ADR-0035 — Staging-to-prod flag promotion: explicit promotion queue over ambient drift

Status: Proposed Date: 2026-05-01 UTC Refs: docs/architecture/console-flag-promotion-flow.md, #551, #552, #554, #353, ADR-0028


Context

The feature flag system (ADR-0026, ADR-0027) makes prod and staging flag values fully independent per-env rows in console_feature_flags. This solves the drift problem by giving operators explicit control per env — but it introduces a coordination problem: an operator who has verified a flag on staging must remember to flip it on prod. There is no queue, no record of intent, and no gate enforcing the soak discipline.

The result is the same drift in the other direction: staging validates the flag but prod never gets it, or prod gets it immediately without any soak evidence.

Three approaches were considered:

A — Mirror on flip: when an operator flips a flag on staging, automatically flip prod as well (or offer a one-click "also flip prod" option in the same action).

B — Explicit promotion queue: flipping a staging flag is a separate act from promoting it to prod. An operator explicitly marks a flag "active for prod," which creates a promotion record with a soak clock. After soak plus an approval action, the flag flips on prod.
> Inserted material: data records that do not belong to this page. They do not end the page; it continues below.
$ cat config.mk
export PLATFORM = sky130hd
export DESIGN_NAME = autobaud_uart
export DESIGN_NICKNAME = d
export VERILOG_FILES = /design/src/rtl/autobaud_pkg.sv /design/src/rtl/abu_period_meter.sv /design/src/rtl/abu_rx_sampler.sv /design/src/rtl/abu_tx_serializer.sv /design/src/rtl/autobaud_uart.sv
export SDC_FILE = /design/constraint.sdc
export NUM_CORES = 1
export LEC_CHECK = 0
export BUFFER_PORTS_ARGS = -buffer_cell sky130_fd_sc_hd__clkbuf_2
export CORE_MARGIN = 1
export CORE_UTILIZATION = 55
export CTS_BUF_LIST = sky130_fd_sc_hd__clkbuf_4 sky130_fd_sc_hd__clkbuf_8
export CTS_CLUSTER_DIAMETER = 100
export DETAILED_ROUTE_END_ITERATION = 16
export PLACE_DENSITY = 0.71
export RECOVER_POWER = 100
export SLEW_MARGIN = 25
export SYNTH_ARGS = -nofsm -noshare
export SYNTH_HDL_FRONTEND = slang
export SYNTH_SLANG_ARGS = --single-unit
$ cat constraint.sdc
create_clock -name clk -period 3.04 [get_ports clk]
set_input_delay 0.304 -clock clk [delete_from_list [all_inputs] [get_ports clk]]
set_output_delay 0.304 -clock clk [all_outputs]
set_load 0.03 [all_outputs]
$ cat src/rtl/autobaud_pkg.sv
`timescale 1ns/1ps
package autobaud_pkg;
    localparam int unsigned DATA_BITS  = 8;
    localparam int unsigned FRAME_BITS = DATA_BITS + 2;

    typedef enum logic [1:0] {
        MT_WAIT_HIGH,
        MT_ARMED,
        MT_LOW,
        MT_LOCKED
    } meter_state_e;

    typedef enum logic [2:0] {
        RS_IDLE,
        RS_START,
        RS_DATA,
        RS_STOP,
        RS_WAIT_HIGH
    } rx_state_e;

    typedef enum logic {
        TS_IDLE,
        TS_BUSY
    } tx_state_e;
endpackage

$ cat src/rtl/abu_period_meter.sv
`timescale 1ns/1ps
module abu_period_meter
    import autobaud_pkg::*;
#(
    parameter int unsigned CNT_W      = 12,
    parameter int unsigned MIN_PERIOD = 4
) (
    input  logic             clk,
    input  logic             rst_n,
    input  logic             relearn_i,
    input  logic             line_i,
    output logic             locked_o,
    output logic [CNT_W-1:0] period_o,
    output logic             capture_o,
    output logic [CNT_W-1:0] capture_period_o
);
    localparam logic [CNT_W-1:0] ONE     = CNT_W'(1);
    localparam logic [CNT_W-1:0] MIN_CNT = CNT_W'(MIN_PERIOD);
    localparam logic [CNT_W-1:0] MAX_CNT = '1;

    typedef struct packed {
        meter_state_e     state;
        logic [CNT_W-1:0] cnt;
        logic [CNT_W-1:0] period;
    } meter_regs_t;

    meter_regs_t q, d;

    always_comb begin
        d         = q;
        capture_o = 1'b0;
        if (relearn_i) begin
            d.state  = MT_WAIT_HIGH;
            d.cnt    = '0;
            d.period = '0;
        end else begin
            case (q.state)
                MT_WAIT_HIGH: begin
                    if (line_i) d.state = MT_ARMED;
                end
                MT_ARMED: begin
                    if (!line_i) begin
                        d.state = MT_LOW;
                        d.cnt   = ONE;
                    end
                end
                MT_LOW: begin
                    if (!line_i) begin
                        if (q.cnt == MAX_CNT) d.state = MT_WAIT_HIGH;
                        else                  d.cnt   = q.cnt + ONE;
                    end else if (q.cnt >= MIN_CNT) begin
                        d.state   = MT_LOCKED;
                        d.period  = q.cnt;
                        capture_o = 1'b1;
                    end else begin
                        d.state = MT_ARMED;
                    end
                end
                MT_LOCKED: ;
                default: d.state = MT_WAIT_HIGH;
            endcase
        end
    end

    always_ff @(posedge clk) begin
        if (!rst_n) q <= '{state: MT_WAIT_HIGH, cnt: '0, period: '0};
        else        q <= d;
    end

    assign locked_o         = (q.state == MT_LOCKED);
    assign period_o         = q.period;
    assign capture_period_o = q.cnt;


    relearn_unlock_chk: assert property (@(posedge clk) disable iff (!rst_n)
        relearn_i |=> !locked_o);


    period_floor_chk: assert property (@(posedge clk) disable iff (!rst_n)
        locked_o |-> (period_o >= MIN_CNT));


    lock_after_low_chk: assert property (@(posedge clk) disable iff (!rst_n)
        $rose(locked_o) |-> ($past(line_i) && !$past(line_i, 2)));
endmodule

$ cat src/rtl/abu_rx_sampler.sv
`timescale 1ns/1ps
module abu_rx_sampler
    import autobaud_pkg::*;
#(
    parameter int unsigned CNT_W = 12
) (
    input  logic                 clk,
    input  logic                 rst_n,
    input  logic                 line_i,
    input  logic                 locked_i,
    input  logic                 capture_i,
    input  logic [CNT_W-1:0]     capture_period_i,
    input  logic [CNT_W-1:0]     period_i,
    output logic [DATA_BITS-1:0] data_o,
    output logic                 valid_o,
    output logic                 ferr_o
);
    localparam int unsigned      IDX_W    = $clog2(DATA_BITS);
    localparam logic [IDX_W-1:0] LAST_BIT = IDX_W'(DATA_BITS - 1);
    localparam logic [CNT_W-1:0] ONE      = CNT_W'(1);

    typedef struct packed {
        rx_state_e            state;
        logic [CNT_W-1:0]     timer;
        logic [IDX_W-1:0]     bit_idx;
        logic [DATA_BITS-1:0] shift;
        logic                 discard;
        logic                 valid;
        logic                 ferr;
        logic [DATA_BITS-1:0] data;
    } rx_regs_t;

    rx_regs_t q, d;
    logic [CNT_W-1:0] half_now, half_first;

    assign half_now   = period_i >> 1;
    assign half_first = capture_period_i >> 1;

    always_comb begin
        d       = q;
        d.valid = 1'b0;
        d.ferr  = 1'b0;
        if (capture_i) begin
            // training character: skip through its data and stop bits
            d.state   = RS_DATA;
            d.timer   = half_first - ONE;
            d.bit_idx = '0;
            d.discard = 1'b1;
        end else if (!locked_i) begin
            d.state   = RS_IDLE;
            d.timer   = '0;
            d.discard = 1'b0;
        end else begin
            case (q.state)
                RS_IDLE: begin
                    if (!line_i) begin
                        d.state = RS_START;
                        d.timer = half_now - ONE;
                    end
                end
                RS_START: begin
                    if (q.timer == '0) begin
                        if (line_i) begin
                            d.state = RS_IDLE;
                        end else begin
                            d.state   = RS_DATA;
                            d.timer   = period_i - ONE;
                            d.bit_idx = '0;
                        end
                    end else begin
                        d.timer = q.timer - ONE;
                    end
                end
                RS_DATA: begin
                    if (q.timer == '0) begin
                        d.shift = {line_i, q.shift[DATA_BITS-1:1]};
                        d.timer = period_i - ONE;
                        if (q.bit_idx == LAST_BIT) d.state   = RS_STOP;
                        else                       d.bit_idx = q.bit_idx + 1'b1;
                    end else begin
                        d.timer = q.timer - ONE;
                    end
                end
                RS_STOP: begin
                    if (q.timer == '0) begin
                        d.discard = 1'b0;
                        if (line_i) begin
                            d.state = RS_IDLE;
                            if (!q.discard) begin
                                d.valid = 1'b1;
                                d.data  = q.shift;
                            end
                        end else begin
                            d.state = RS_WAIT_HIGH;
                            d.ferr  = 1'b1;
                        end
                    end else begin
                        d.timer = q.timer - ONE;
                    end
                end
                RS_WAIT_HIGH: begin
                    if (line_i) d.state = RS_IDLE;
                end
                default: d.state = RS_IDLE;
            endcase
        end
    end

    always_ff @(posedge clk) begin
        if (!rst_n) q <= '{state: RS_IDLE, timer: '0, bit_idx: '0, shift: '0,
                           discard: 1'b0, valid: 1'b0, ferr: 1'b0, data: '0};
        else        q <= d;
    end

    assign data_o  = q.data;
    assign valid_o = q.valid;
    assign ferr_o  = q.ferr;


    deliver_on_mark_chk: assert property (@(posedge clk) disable iff (!rst_n)
        valid_o |-> $past(line_i));


    error_on_space_chk: assert property (@(posedge clk) disable iff (!rst_n)
        ferr_o |-> !$past(line_i));


    strobe_exclusive_chk: assert property (@(posedge clk) disable iff (!rst_n)
        !(valid_o && ferr_o));


    deliver_locked_chk: assert property (@(posedge clk) disable iff (!rst_n)
        valid_o |-> $past(locked_i));
endmodule

$ cat src/rtl/abu_tx_serializer.sv
`timescale 1ns/1ps
module abu_tx_serializer
    import autobaud_pkg::*;
#(
    parameter int unsigned CNT_W = 12
) (
    input  logic                 clk,
    input  logic                 rst_n,
    input  logic                 locked_i,
    input  logic [CNT_W-1:0]     period_i,
    input  logic [DATA_BITS-1:0] data_i,
    input  logic                 valid_i,
    output logic                 ready_o,
    output logic                 txd_o
);
    localparam int unsigned       LEFT_W   = $clog2(FRAME_BITS);
    localparam logic [LEFT_W-1:0] LAST_IDX = LEFT_W'(FRAME_BITS - 1);
    localparam logic [CNT_W-1:0]  ONE      = CNT_W'(1);

    typedef struct packed {
        tx_state_e             state;
        logic [FRAME_BITS-1:0] shift;
        logic [CNT_W-1:0]      timer;
        logic [CNT_W-1:0]      bit_len;
        logic [LEFT_W-1:0]     left;
    } tx_regs_t;

    tx_regs_t q, d;

    assign ready_o = (q.state == TS_IDLE) && locked_i;

    always_comb begin
        d = q;
        case (q.state)
            TS_IDLE: begin
                if (valid_i && ready_o) begin
                    d.state   = TS_BUSY;
                    d.shift   = {1'b1, data_i, 1'b0};
                    d.bit_len = period_i;
                    d.timer   = period_i - ONE;
                    d.left    = LAST_IDX;
                end
            end
            TS_BUSY: begin
                if (q.timer == '0) begin
                    if (q.left == '0) begin
                        d.state = TS_IDLE;
                    end else begin
                        d.shift = {1'b1, q.shift[FRAME_BITS-1:1]};
                        d.left  = q.left - 1'b1;
                        d.timer = q.bit_len - ONE;
                    end
                end else begin
                    d.timer = q.timer - ONE;
                end
            end
            default: d.state = TS_IDLE;
        endcase
    end

    always_ff @(posedge clk) begin
        if (!rst_n) q <= '{state: TS_IDLE, shift: '1, timer: '0, bit_len: '0, left: '0};
        else        q <= d;
    end

    assign txd_o = (q.state == TS_BUSY) ? q.shift[0] : 1'b1;


    start_after_accept_chk: assert property (@(posedge clk) disable iff (!rst_n)
        (valid_i && ready_o) |=> (!txd_o && !ready_o));


    mark_before_ready_chk: assert property (@(posedge clk) disable iff (!rst_n)
        $rose(ready_o) |-> $past(txd_o));


    ready_needs_lock_chk: assert property (@(posedge clk) disable iff (!rst_n)
        ready_o |-> locked_i);
endmodule

$ cat src/rtl/autobaud_uart.sv
`timescale 1ns/1ps
module autobaud_uart
    import autobaud_pkg::*;
#(
    parameter int unsigned CNT_W      = 12,
    parameter int unsigned MIN_PERIOD = 4
) (
    input  logic       clk,
    input  logic       rst_n,
    input  logic       relearn_i,
    input  logic       rxd_i,
    output logic       txd_o,
    input  logic [7:0] tx_data_i,
    input  logic       tx_valid_i,
    output logic       tx_ready_o,
    output logic [7:0] rx_data_o,
    output logic       rx_valid_o,
    output logic       frame_err_o,
    output logic       locked_o
);
    typedef struct packed {
        logic s1;
        logic s2;
    } sync_t;

    sync_t sy_q, sy_d;

    always_comb begin
        sy_d.s1 = rxd_i;
        sy_d.s2 = sy_q.s1;
    end

    always_ff @(posedge clk) begin
        if (!rst_n) sy_q <= '{s1: 1'b1, s2: 1'b1};
        else        sy_q <= sy_d;
    end

    logic             line;
    logic             locked;
    logic             capture;
    logic [CNT_W-1:0] period;
    logic [CNT_W-1:0] capture_period;

    assign line = sy_q.s2;

    abu_period_meter #(
        .CNT_W      (CNT_W),
        .MIN_PERIOD (MIN_PERIOD)
    ) i_meter (
        .clk              (clk),
        .rst_n            (rst_n),
        .relearn_i        (relearn_i),
        .line_i           (line),
        .locked_o         (locked),
        .period_o         (period),
        .capture_o        (capture),
        .capture_period_o (capture_period)
    );

    abu_rx_sampler #(
        .CNT_W (CNT_W)
    ) i_rx (
        .clk              (clk),
        .rst_n            (rst_n),
        .line_i           (line),
        .locked_i         (locked),
        .capture_i        (capture),
        .capture_period_i (capture_period),
        .period_i         (period),
        .data_o           (rx_data_o),
        .valid_o          (rx_valid_o),
        .ferr_o           (frame_err_o)
    );

    abu_tx_serializer #(
        .CNT_W (CNT_W)
    ) i_tx (
        .clk      (clk),
        .rst_n    (rst_n),
        .locked_i (locked),
        .period_i (period),
        .data_i   (tx_data_i),
        .valid_i  (tx_valid_i),
        .ready_o  (tx_ready_o),
        .txd_o    (txd_o)
    );

    assign locked_o = locked;
endmodule

==> metrics.md <==
| Metric | Value |
|---|---|
| Slowest-stage cell, CP | or4_1 |
| Path category of the worst min-delay check | in -> reg |
| Post-synthesis sequential element count | 104 |
| Main flop type after synthesis | dfxtp_1 |
| Area of the die | approximately 0.012 mm² |
| Clock sinks | about 100 |
| Post-synthesis cell count | around 750 |
| CTS Buf Count | 9 |
| Top cell by count, worst path | nand2_1 |
| CTS tree | built |
| Final Critical Period | between 2000 and 3000 ps |
| Pwr dens | about 360 mW/mm² |
| Maximum vdd ir drop | 0.298 mV |
| Setup TNS | 0 ps |
| Post-CTS sizing | 0 |
| CP max FO | 10 |
| HPWL after DPL | 10.9 mm |
| Worst Path Arrival | 3090 ps |
| First-pass GRT wire length | ~25 mm |
| Final setup viols | 0 |
| Core Area | around 0.011 mm² |
| Critical path cell sequence | or4_1 > o41ai_4 > nand2_1 > or4_4 > nand2_1 > a21boi_2 |
| Final WL | between 10 and 15 mm |
| Warnings from Yosys | 0 |
| Run status | finished with violations |
| Pre-CTS setup slack | just over 400 ps |
| Clock slew at reported path FFs | about 100 ps |
| Largest net degree at the start of global routing | between 40 and 50 |
| CTS H-tree lvls | 3 |
| Post-Syn Area | ~0.0061 mm² |
| Failing checks | design-rule violations, max-capacitance violations, max-slew violations |
| Unrepaired setup endpoints after global routing | no |
| Nets | between 700 and 800 |
| Fmax | around 0.36 GHz |
| Avg Cell Area, Syn | between 8 and 9 µm² |
| Startpoint types | register |
| Leak | around 2.7 nW |
| Initial antenna violation count | 0 |
| Post-synthesis cell type count | 76 |
| Root Buffer | clkbuf_8 |
| Worst slew pin tran | between 1500 and 2000 ps |
| IO Pins | 26 |
| Crit path setup slack, layout | approximately 230 ps |
| Crit path buf inv count | 0 |
| Via density | about 6 |
| Share of cells above drive strength 1 | 9.72% |
| Required @ worst endpoint | between 3000 and 4000 ps |
| Post-synthesis net count | 778 |
| Fin. max-slew vios | 38 |
| IO Port Bufs | 25 |
| Worst setup EP type | register |
| Worst path max stage delay | 680 ps |
| Number of global-route vias before repair | between 4,000 and 5,000 |
| Area Overhead vs Synth | 4.35% |
| Post-CTS Hold Fix Bufs | 0 |
| Number of diodes | 0 |
| Vias post-DR | between 5,000 and 6,000 |
| Starting DRT DRC Count | approximately 440 |
| Ys async rst share | 0% |
| CP delay by family, top | simple AND/OR/NAND/NOR gates |
| Number of synthesized flops with an enable pin | 0 |
| Die height | 108 µm |
| GRT Total Usage | around 27% |
| Worst skew pair latency | ~380 ps |
| Die width | 108 µm |
| Register area share after synthesis | roughly 34% |
| Starting Density | between 50% and 60% |
| Drt drc | 1 |
| Post-DRT Antenna Nets | 0 |
| Worst rel slew slack | -9.78% |
| Fin Clk Skew | about 11 ps |
| Placement Rows | 38 |
| WL/cell | roughly 17 µm |
| Max_cap viols | 1 |
| Gpl congestion | 0.993 |
| Longest Clk Path Bufs | 2 |
| CP Class | reg -> reg |
| Grt total ovfl | 0 |
| Postcts setup bufs | 0 |
| TritonRoute pass-1 iters | 13 |
| Final Cycle Share | around 92% |
| Final hold violation count | 0 |
## power by group
| part | switching, mW | internal (mW) | leakage, nW | total, mW |
|---|---|---|---|---|
| clock network | 0.482 | 0.399 | 0.0985 | 0.881 |
| registers | 0.00366 | 1.36 | 0.838 | 1.37 |
| logic | 0.0420 | 0.0271 | 1.73 | 0.0691 |
| total | 0.528 | 1.79 | 2.67 | 2.32 |
## flip-flops by register name (all words and copies together) (netlist names)
register / cells
i_tx.q: 39
i_rx.q: 27
i_meter.capture_period_o: 12
i_meter.period_o: 12
i_rx.data_o: 8
i_meter.q: 2
i_rx.ferr_o: 1
i_rx.valid_o: 1
line: 1
sy_d: 1
## cell families after synthesis
family	after synthesis	synth area share, %
compound gates	164	19.0
buf+inv	79	6.47
simple gates	312	26.4
flops	104	34.0
fa+ha+maj	17	3.47
xor+xnor	55	7.86
mux	17	2.82
## final cells by class
class | count | area [µm²]
well taps | 140 | 175
flip-flops and latches | 104 | 2080
repair buffers | 45 | 249
fillers | 1015 | 4450
clock buffers | 10 | 138
multi-input cells | 565 | 3610
inverters | 22 | 82.6
clock inverters | 5 | 56.3
## cells in the final DEF (no fill, tap or decap), types with 5 or more instances in the layout
cell | synthesis | layout
a21boi_0 | 14 | 14
a21boi_2 | 8 | 8
a21oi_1 | 41 | 41
a22oi_1 | 13 | 13
a31oi_1 | 6 | 6
and3_1 | 11 | 11
buf_4 | 10 | 17
clkbuf_1 | 34 | 15
clkbuf_2 | 2 | 13
clkbuf_8 | 0 | 10
dfxtp_1 | 104 | 104
ha_1 | 17 | 17
inv_1 | 22 | 22
mux2i_1 | 15 | 15
nand2_1 | 91 | 99
nand2b_1 | 9 | 9
nand3_1 | 32 | 32
nor2_1 | 68 | 68
nor2b_1 | 16 | 16
nor3_1 | 17 | 17
nor3b_1 | 5 | 5
nor4_1 | 11 | 11
o211ai_1 | 9 | 9
o21ai_0 | 18 | 21
o221ai_1 | 5 | 5
o22ai_1 | 10 | 10
or4_1 | 4 | 5
xnor2_1 | 20 | 20
xor2_1 | 35 | 35
## final timing paths
kind | cells past startpoint | end | start | slack [ps]
max reg2reg | 6 | i_rx.data_o[2] | i_meter.capture_period_o[7] | 230
min | 2 | sy_d[0] | rxd_i | 100
max | 6 | i_rx.data_o[2] | i_meter.capture_period_o[7] | 230
min reg2reg | 1 | line | sy_d[0] | 420
## per-stage QoR
stage / power [mW] / utilization (%) / hold WS [ps] / cell area (µm²) / cells
floorplan: 1.45 / - / 386 / 6130 / 748
global placement: 1.47 / 57.8 / 387 / 6260 / 876
detailed placement: 1.47 / 57.8 / 405 / 6260 / 876
CTS: 2.34 / 59.6 / 84.1 / 6460 / 891
global route: 2.40 / 59.0 / 95.2 / 6390 / 891
finish: 2.32 / 59.0 / 99.2 / 6390 / 891
## routing by layer
| metal | share of wire [%] | track usage, % | vias up |
|---|---|---|---|
| met3 | 5.9 | 5.81 | 29 |
| met1 | 45 | 35.3 | 2479 |
| li1 | - | - | 2616 |
| met5 | 0 | 0 | - |
| met4 | 2.1 | 9.30 | 0 |
| met2 | 47 | 44.3 | 163 |
## synth_stat cells, drive strengths merged, types with 4 or more instances
cell type | count | area [µm²]
nand2b | 9 | 56.3
a21oi | 41 | 205
a22oi | 13 | 97.6
nor3 | 19 | 105
nand2 | 101 | 409
o22ai | 10 | 62.6
mux2i | 15 | 150
o221ai | 5 | 43.8
buf | 21 | 176
nand3 | 33 | 178
ha | 17 | 213
and3 | 12 | 76.3
a221oi | 4 | 35.0
nor3b | 5 | 37.5
dfxtp | 104 | 2080
or4 | 6 | 52.6
nor2 | 68 | 255
xnor2 | 20 | 175
o21ai | 24 | 120
a21boi | 22 | 195
nand3b | 4 | 30.0
nor4 | 14 | 124
inv | 22 | 82.6
clkbuf | 36 | 138
o211ai | 9 | 67.6
xor2 | 35 | 307
and2 | 4 | 25.0
nor2b | 16 | 100
a31oi | 6 | 37.5
o31ai | 4 | 30.0
## worst reg2reg max path, delay by kind of cell, from the launching register on
kind,cells,cell delay [ps]
DFF,1,410
and+or+nand+nor,4,1710
AOI/OAI and AO/OA,2,570
Power figures use the tool's default switching activity.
C — Ambient promotion scheduler: a background job that watches for staging/prod divergence and auto-promotes flags that have been on staging for more than N hours, with no per-flag operator action required.


Decision

Adopt Option B: an explicit promotion queue (console_flag_promotions table) with per-flag soak periods, state-machine lifecycle, manual approval by default, and opt-in auto-promote only for flags classified risk: low.

Key design points:


Consequences

Positive: - Drift between staging and prod is explicit and visible. The /flags/promotions page is a queue; an empty queue means no pending promotions. - Every promotion generates an audit row (console.flag.promoted) with full context: who marked, who approved, soak elapsed, staging value at mark time. - ADR-0028 friction is preserved. The human checkpoint exists before the prod flip fires. - The promotion model is independent of the deploy flow (#731). Flag promotions and code deploys are separate patterns with separate audit trails. Coupling them in v1 would create an ordering constraint that makes each harder to reason about. - Risk classification in YAML is groundwork that does not impose runtime cost until auto-promote is wired.

Negative / tradeoffs: - Two-step flow adds ceremony for the operator. A staging flag that is verified and clearly low-risk still requires a mark + soak + approve cycle. This is a deliberate cost: the ceremony is the checkpoint. - Soak period creates latency between "staging verified" and "prod live." For urgent changes, the operator can reduce the per-flag soak to 0 or use the existing manual prod flip. The promotion flow is not the only prod-flip path. - The console_flag_promotions table is a new migration dependency downstream of #552. - Slack notification on every promotion requires a bot token in vault. If the Slack call fails, the promotion must not be blocked — Slack is observability, not a gate.


Alternatives Considered

Option A — Mirror on flip

Immediately mirroring a staging flip to prod collapses the soak discipline entirely. The operator has not observed the flag running in staging; the flip and the mirror are simultaneous. The only remaining protection is a confirm dialog — which operators click through. Rejected: this is Option C with extra clicks.

Option C — Ambient promotion scheduler

An ambient scheduler that promotes flags silently based on age violates ADR-0028's intentional-friction principle. The operator's human checkpoint disappears. A staging flag that has been on for 25 hours could flip prod without any explicit operator decision. Rejected: no silent prod mutations.

Option B with deploy-flow coupling (#731)

An alternative version of Option B where approved promotions are queued as deploy intents (riding on the console_deploys table from the deploy-flow design). This would give promotions a unified lifecycle with code deploys. Rejected for v1: the blast radius of a flag flip is far smaller than a code deploy, the approval semantics are different (soak + click vs. type-to-confirm phrase), and tying them together means neither can land independently. Coupling is a v2 consideration once both systems are stable.